2007–08 Scottish Women's Premier League Cup

Tournament details
- Country: Scotland

Final positions
- Champions: Hibernian
- Runners-up: Queen's Park

Tournament statistics
- Matches played: 10
- Goals scored: 67 (6.7 per match)

= 2007–08 Scottish Women's Premier League Cup =

The 2007–08 Scottish Women's Premier League Cup was the 6th edition of the Scottish Women's Premier League Cup which began in 2002. It was contested by all 12 teams of the Scottish Women's Premier League (SWPL), with matches played between August and November 2007.

==First Round==
Hamilton Academical, Newburgh, Queen's Park and Vale of Clyde received byes.

Teams in bold advanced to the quarter-finals.

| Home team | Score | Away team |
19 August 2007
| Edinburgh | 2–7 | Hibernian |
| Raith Rovers | 0–7 | Glasgow City |
2 September 2007
| Aberdeen | 4–3 | FC Kilmarnock |
| Forfar Farmington | 2–3 | Celtic |

==Quarter-finals==
Teams in bold advanced to the semi-finals.

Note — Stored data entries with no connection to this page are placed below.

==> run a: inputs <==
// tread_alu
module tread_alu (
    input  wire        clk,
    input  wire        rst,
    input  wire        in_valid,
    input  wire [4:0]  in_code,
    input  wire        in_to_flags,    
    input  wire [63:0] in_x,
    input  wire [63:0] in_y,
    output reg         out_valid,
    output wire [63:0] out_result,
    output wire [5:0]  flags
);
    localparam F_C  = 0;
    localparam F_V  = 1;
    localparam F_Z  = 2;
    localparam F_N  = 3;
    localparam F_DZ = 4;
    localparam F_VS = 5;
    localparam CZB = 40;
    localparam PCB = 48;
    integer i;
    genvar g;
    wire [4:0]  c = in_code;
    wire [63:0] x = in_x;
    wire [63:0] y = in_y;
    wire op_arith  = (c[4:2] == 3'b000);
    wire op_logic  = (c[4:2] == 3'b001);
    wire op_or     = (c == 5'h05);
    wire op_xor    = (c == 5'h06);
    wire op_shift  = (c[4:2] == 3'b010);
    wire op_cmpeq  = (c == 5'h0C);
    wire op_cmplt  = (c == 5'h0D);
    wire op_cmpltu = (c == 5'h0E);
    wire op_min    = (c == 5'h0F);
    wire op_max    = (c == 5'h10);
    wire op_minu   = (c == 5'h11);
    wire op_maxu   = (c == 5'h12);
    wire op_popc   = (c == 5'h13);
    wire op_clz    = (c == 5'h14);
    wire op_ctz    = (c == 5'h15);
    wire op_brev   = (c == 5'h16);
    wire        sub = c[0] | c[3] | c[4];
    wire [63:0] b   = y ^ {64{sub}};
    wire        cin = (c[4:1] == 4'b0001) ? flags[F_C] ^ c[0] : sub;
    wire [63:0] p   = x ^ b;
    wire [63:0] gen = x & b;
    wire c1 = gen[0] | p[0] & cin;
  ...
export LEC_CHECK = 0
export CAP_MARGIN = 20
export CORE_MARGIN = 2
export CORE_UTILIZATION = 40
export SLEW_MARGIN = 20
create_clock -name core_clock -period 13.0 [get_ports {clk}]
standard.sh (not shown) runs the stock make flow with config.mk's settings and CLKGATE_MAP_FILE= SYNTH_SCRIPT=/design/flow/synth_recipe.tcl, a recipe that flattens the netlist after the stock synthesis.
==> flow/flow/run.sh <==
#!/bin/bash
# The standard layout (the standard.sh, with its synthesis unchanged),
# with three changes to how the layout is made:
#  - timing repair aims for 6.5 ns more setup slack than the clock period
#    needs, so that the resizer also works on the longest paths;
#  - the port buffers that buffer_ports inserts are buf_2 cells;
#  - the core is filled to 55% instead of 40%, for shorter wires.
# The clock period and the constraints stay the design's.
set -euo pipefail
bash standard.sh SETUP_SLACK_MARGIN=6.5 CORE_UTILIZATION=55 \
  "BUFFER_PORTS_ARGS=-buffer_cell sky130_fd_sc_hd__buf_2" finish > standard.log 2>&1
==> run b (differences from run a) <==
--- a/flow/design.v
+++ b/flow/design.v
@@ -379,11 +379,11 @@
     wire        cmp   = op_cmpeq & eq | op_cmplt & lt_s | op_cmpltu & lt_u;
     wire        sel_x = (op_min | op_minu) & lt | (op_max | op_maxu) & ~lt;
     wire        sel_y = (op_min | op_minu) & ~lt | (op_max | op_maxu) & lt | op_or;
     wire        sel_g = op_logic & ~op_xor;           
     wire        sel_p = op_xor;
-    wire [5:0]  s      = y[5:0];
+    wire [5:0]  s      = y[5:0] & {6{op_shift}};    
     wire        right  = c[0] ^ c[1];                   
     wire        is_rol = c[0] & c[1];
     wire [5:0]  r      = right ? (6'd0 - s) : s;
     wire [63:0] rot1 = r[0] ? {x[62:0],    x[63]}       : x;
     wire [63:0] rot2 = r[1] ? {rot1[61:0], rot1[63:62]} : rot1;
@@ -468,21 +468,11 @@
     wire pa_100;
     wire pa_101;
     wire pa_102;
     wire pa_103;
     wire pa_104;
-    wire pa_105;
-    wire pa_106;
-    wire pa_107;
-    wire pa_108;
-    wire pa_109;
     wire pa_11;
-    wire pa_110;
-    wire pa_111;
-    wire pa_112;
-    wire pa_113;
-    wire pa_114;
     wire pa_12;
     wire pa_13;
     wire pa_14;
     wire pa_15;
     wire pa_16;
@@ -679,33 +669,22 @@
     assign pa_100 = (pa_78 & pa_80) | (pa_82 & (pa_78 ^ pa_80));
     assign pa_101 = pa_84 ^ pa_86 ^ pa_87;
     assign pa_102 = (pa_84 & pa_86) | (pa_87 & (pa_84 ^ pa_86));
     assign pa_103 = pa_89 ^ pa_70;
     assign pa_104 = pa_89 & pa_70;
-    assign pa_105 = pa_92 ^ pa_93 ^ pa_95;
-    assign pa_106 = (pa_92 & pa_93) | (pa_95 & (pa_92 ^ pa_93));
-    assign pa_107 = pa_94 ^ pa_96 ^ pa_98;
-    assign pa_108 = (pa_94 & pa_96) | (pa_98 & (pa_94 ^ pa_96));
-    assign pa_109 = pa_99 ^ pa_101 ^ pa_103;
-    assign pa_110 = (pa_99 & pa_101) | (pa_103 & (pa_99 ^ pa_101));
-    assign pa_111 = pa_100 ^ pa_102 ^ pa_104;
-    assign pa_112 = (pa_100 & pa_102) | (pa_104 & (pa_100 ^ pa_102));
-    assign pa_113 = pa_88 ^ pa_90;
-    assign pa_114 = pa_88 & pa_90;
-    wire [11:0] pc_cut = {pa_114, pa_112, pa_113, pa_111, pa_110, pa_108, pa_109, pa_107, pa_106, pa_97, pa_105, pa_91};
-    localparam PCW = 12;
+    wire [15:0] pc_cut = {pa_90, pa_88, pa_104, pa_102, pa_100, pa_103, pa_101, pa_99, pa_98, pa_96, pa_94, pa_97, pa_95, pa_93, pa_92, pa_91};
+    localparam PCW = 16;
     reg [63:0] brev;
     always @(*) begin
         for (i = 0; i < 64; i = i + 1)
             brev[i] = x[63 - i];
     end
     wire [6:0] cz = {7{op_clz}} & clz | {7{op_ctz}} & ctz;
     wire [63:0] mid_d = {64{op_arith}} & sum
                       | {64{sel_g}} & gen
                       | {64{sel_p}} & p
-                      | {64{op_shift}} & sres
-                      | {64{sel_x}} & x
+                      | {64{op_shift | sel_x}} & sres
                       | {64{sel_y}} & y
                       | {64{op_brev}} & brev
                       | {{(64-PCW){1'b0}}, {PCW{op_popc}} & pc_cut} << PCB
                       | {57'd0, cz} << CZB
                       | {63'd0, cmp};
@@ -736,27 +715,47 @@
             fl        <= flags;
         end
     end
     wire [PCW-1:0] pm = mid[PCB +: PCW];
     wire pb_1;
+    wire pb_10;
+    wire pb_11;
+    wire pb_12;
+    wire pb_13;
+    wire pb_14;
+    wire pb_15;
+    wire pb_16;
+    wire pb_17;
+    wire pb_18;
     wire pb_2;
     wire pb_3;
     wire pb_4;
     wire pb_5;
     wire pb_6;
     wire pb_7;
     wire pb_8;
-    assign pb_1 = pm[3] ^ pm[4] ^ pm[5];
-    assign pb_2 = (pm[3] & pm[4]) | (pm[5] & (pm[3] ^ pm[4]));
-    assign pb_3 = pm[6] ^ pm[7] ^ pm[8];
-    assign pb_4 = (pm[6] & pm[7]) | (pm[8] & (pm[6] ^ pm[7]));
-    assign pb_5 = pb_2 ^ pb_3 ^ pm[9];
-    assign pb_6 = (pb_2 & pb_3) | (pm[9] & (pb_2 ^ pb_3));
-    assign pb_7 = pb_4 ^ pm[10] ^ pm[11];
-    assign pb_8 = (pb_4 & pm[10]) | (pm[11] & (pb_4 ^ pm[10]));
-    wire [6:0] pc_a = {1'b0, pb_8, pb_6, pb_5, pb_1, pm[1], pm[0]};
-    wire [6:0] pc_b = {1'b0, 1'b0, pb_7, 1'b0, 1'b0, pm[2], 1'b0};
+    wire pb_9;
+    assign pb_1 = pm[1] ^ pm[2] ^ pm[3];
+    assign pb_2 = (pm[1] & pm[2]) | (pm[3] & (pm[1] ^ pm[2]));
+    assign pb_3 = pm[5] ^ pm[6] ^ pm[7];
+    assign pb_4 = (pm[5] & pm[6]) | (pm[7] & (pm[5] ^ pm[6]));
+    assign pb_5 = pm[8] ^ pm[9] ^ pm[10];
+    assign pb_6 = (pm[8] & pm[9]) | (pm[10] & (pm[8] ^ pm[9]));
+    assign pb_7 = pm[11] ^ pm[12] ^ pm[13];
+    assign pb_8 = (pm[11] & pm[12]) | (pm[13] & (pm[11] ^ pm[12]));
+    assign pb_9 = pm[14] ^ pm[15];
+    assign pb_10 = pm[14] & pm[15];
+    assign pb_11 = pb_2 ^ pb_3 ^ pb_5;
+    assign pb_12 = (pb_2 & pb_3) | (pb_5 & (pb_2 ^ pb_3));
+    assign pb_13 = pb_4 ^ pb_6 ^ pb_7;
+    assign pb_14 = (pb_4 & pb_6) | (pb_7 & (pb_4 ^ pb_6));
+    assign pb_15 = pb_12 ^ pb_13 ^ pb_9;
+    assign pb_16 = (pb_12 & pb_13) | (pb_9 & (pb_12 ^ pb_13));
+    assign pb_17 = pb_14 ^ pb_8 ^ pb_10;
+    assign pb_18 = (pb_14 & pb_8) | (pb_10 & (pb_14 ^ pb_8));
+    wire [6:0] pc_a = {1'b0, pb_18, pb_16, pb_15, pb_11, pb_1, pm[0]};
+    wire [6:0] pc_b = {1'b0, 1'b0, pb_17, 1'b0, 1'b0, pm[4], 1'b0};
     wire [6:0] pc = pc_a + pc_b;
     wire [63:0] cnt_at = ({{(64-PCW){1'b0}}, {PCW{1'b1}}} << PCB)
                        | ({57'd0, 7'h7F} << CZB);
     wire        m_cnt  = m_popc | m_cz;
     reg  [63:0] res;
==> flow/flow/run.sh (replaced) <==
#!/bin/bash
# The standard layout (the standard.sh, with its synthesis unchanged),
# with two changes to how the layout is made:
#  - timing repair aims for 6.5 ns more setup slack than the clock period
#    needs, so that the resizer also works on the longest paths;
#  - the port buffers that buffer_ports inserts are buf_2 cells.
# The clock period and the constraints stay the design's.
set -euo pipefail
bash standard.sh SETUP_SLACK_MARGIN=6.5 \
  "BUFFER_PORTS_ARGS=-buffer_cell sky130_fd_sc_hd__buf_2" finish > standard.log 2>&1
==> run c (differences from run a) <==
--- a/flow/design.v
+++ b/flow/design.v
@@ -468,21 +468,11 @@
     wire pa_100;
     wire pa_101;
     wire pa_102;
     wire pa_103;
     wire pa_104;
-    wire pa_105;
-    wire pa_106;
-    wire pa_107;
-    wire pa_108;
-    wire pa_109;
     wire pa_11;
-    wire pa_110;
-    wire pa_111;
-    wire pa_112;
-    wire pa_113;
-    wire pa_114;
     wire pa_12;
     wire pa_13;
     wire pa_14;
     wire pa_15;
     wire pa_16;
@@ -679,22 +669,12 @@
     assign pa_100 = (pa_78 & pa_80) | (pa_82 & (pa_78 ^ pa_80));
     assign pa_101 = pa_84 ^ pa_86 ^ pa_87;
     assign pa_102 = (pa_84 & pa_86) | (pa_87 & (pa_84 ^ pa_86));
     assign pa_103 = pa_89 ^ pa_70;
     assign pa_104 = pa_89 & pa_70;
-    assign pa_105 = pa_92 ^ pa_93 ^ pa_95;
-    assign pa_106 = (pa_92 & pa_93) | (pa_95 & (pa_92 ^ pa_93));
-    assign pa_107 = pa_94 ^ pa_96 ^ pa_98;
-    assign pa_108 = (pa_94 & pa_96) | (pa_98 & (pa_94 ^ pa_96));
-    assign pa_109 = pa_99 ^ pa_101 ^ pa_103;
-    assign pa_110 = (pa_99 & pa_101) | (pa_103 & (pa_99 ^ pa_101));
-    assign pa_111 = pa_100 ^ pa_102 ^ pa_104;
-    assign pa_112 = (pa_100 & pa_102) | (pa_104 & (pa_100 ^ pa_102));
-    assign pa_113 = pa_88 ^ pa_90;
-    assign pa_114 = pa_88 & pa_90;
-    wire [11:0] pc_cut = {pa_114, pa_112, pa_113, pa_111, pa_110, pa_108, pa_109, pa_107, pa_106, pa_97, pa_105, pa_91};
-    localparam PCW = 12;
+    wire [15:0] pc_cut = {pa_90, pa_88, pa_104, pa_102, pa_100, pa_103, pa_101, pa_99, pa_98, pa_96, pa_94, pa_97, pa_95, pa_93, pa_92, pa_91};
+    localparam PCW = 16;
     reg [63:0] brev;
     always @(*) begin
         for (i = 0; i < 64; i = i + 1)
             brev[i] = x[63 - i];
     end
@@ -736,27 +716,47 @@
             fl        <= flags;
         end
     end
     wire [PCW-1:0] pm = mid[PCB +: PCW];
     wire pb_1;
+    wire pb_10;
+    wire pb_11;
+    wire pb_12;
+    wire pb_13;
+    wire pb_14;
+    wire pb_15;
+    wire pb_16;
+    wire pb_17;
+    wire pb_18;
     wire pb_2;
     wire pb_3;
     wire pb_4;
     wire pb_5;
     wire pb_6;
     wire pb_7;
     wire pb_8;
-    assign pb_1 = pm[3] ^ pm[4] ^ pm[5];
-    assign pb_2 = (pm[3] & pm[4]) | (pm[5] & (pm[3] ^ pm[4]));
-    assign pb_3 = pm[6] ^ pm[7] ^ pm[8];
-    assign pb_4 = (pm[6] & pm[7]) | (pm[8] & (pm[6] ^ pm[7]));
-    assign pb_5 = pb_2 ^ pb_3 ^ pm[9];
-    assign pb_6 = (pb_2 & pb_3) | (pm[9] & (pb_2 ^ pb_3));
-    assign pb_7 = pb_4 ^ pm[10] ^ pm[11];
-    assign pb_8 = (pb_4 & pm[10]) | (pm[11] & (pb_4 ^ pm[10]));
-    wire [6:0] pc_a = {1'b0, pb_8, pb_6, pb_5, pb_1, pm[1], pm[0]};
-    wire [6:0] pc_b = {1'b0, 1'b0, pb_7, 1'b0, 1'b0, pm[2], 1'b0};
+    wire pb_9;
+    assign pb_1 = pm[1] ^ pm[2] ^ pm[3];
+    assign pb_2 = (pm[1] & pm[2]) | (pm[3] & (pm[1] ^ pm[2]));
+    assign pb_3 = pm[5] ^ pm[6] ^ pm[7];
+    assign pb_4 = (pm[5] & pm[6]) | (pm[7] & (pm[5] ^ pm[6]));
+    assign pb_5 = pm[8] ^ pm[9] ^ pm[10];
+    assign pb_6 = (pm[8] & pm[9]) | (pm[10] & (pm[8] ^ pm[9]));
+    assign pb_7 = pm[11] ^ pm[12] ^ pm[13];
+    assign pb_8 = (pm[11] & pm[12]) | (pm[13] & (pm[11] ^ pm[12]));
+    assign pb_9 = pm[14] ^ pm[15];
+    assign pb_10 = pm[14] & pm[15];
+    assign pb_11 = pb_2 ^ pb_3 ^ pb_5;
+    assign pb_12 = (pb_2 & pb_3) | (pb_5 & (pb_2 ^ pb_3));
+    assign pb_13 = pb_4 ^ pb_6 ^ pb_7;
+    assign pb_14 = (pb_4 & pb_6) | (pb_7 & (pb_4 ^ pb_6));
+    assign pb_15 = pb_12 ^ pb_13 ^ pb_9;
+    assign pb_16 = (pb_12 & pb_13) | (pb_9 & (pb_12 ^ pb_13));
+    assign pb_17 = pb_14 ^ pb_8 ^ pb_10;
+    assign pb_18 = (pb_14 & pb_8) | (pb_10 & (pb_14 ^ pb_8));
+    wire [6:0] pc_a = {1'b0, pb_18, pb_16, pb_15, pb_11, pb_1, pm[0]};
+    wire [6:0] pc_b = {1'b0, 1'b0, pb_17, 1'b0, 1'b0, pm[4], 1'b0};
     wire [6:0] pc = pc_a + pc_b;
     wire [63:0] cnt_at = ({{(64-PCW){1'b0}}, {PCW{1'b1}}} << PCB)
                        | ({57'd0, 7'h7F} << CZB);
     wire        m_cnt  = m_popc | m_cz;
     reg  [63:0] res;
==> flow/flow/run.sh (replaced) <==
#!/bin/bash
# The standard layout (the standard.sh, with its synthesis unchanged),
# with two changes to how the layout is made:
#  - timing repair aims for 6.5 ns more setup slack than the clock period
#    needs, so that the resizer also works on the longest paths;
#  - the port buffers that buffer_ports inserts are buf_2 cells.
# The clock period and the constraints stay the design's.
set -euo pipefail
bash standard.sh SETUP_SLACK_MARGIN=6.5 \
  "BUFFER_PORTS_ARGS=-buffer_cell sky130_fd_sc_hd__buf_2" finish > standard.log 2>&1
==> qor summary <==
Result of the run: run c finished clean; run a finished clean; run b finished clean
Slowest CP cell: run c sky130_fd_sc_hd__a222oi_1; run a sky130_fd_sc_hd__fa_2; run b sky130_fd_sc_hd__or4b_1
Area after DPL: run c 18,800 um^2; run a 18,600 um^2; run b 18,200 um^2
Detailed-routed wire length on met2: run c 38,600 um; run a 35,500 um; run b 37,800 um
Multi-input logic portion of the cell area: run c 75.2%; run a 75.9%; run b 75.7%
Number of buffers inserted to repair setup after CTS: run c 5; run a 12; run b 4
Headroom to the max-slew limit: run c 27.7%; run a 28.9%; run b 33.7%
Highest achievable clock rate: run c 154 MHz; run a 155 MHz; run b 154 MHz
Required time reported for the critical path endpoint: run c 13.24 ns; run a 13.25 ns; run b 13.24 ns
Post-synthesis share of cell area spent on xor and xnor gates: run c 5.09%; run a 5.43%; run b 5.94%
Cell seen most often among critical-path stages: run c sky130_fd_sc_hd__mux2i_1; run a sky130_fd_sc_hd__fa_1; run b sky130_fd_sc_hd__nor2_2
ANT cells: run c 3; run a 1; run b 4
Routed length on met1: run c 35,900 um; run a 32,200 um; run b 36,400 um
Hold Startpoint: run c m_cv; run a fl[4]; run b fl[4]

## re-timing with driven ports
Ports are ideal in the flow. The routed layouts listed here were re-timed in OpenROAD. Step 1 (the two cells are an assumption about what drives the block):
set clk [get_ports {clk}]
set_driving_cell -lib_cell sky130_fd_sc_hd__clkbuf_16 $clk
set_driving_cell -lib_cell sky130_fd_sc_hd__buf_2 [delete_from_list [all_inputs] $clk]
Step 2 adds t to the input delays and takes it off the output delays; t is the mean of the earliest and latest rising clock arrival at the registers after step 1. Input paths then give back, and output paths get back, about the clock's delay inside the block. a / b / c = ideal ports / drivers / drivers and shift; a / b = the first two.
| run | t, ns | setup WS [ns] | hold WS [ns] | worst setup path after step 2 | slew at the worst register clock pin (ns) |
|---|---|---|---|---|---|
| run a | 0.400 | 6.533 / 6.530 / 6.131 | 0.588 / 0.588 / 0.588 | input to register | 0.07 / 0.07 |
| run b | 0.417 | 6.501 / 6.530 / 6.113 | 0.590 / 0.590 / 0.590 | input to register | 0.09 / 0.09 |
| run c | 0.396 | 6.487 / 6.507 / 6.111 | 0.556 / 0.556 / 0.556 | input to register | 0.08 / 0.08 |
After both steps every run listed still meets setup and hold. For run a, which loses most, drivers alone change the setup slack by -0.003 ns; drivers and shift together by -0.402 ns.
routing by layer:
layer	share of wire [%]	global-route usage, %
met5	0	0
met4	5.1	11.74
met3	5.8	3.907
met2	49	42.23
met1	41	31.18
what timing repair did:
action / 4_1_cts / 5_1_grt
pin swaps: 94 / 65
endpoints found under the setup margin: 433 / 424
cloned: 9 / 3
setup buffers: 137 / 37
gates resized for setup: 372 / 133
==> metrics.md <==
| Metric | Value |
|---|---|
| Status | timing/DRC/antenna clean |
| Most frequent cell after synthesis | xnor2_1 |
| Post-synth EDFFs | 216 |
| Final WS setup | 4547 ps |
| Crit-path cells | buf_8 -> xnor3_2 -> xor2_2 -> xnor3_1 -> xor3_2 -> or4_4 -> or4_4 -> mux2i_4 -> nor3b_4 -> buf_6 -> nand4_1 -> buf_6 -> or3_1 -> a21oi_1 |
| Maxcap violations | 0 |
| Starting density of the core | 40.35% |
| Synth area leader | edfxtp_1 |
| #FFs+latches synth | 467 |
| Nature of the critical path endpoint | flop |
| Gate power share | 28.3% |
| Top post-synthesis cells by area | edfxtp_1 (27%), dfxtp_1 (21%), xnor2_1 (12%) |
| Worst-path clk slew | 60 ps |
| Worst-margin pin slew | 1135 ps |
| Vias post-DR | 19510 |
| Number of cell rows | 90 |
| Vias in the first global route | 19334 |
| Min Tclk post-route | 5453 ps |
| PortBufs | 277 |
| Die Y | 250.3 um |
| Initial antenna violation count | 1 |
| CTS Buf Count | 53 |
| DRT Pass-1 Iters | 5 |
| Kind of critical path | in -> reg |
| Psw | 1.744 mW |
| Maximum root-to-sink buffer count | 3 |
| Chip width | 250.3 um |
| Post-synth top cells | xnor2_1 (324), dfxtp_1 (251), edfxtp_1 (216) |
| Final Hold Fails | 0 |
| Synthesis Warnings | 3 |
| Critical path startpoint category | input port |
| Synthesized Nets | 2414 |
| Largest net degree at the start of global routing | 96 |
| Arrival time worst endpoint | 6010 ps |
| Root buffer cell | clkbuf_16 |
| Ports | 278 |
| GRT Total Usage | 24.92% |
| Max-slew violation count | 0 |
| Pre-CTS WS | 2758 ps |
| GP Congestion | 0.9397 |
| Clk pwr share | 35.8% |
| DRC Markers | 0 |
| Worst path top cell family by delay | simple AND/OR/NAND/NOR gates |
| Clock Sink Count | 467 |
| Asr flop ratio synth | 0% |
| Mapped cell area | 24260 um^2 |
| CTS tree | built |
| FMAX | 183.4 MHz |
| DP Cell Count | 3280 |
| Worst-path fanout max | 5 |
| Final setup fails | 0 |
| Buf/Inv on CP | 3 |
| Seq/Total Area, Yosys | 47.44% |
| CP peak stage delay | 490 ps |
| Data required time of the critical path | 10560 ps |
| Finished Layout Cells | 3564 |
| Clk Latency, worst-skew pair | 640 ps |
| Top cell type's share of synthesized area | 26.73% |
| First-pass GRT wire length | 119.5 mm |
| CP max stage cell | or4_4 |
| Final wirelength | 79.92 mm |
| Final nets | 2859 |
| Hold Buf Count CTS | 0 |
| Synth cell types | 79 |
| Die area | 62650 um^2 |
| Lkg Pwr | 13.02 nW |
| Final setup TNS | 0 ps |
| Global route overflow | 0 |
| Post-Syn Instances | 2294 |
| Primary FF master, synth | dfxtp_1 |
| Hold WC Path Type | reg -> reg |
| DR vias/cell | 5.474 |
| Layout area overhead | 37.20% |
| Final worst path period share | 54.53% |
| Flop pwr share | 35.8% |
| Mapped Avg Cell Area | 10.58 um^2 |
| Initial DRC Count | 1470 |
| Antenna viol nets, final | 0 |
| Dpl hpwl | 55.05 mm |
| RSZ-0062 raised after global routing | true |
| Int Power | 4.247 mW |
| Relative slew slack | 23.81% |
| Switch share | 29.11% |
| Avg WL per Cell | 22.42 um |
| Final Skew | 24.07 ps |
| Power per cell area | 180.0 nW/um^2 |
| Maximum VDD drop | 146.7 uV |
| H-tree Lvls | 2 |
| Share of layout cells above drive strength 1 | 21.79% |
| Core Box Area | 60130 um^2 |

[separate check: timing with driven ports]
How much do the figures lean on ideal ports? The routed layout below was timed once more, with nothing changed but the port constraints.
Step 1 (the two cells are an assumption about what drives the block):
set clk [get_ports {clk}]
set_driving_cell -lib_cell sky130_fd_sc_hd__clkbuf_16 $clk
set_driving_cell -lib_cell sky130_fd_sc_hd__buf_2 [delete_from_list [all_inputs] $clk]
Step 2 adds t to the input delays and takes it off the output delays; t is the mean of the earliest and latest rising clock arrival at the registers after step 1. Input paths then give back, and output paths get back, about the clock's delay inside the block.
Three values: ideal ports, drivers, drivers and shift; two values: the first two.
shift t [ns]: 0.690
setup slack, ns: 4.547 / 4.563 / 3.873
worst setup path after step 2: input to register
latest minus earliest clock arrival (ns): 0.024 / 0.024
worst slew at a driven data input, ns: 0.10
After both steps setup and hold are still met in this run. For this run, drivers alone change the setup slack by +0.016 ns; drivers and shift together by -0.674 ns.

| Home team | Score | Away team |
16 September 2007
| Celtic | 0–1 | Glasgow City |
| Queen's Park | w/o | Newburgh |
| Aberdeen | 2–1 | Hamilton Academical |
23 September 2007
| Vale of Clyde | 1–17 | Hibernian |

==Semi-finals==
Teams in bold advanced to the final.

17 October 2007
Glasgow City 3-5 Hibernian
17 October 2007
Queen's Park 3-2 Aberdeen

==Final==
Hibernian won the trophy for the second time. They also won the 2007–08 Scottish Women's Cup at the end of the season.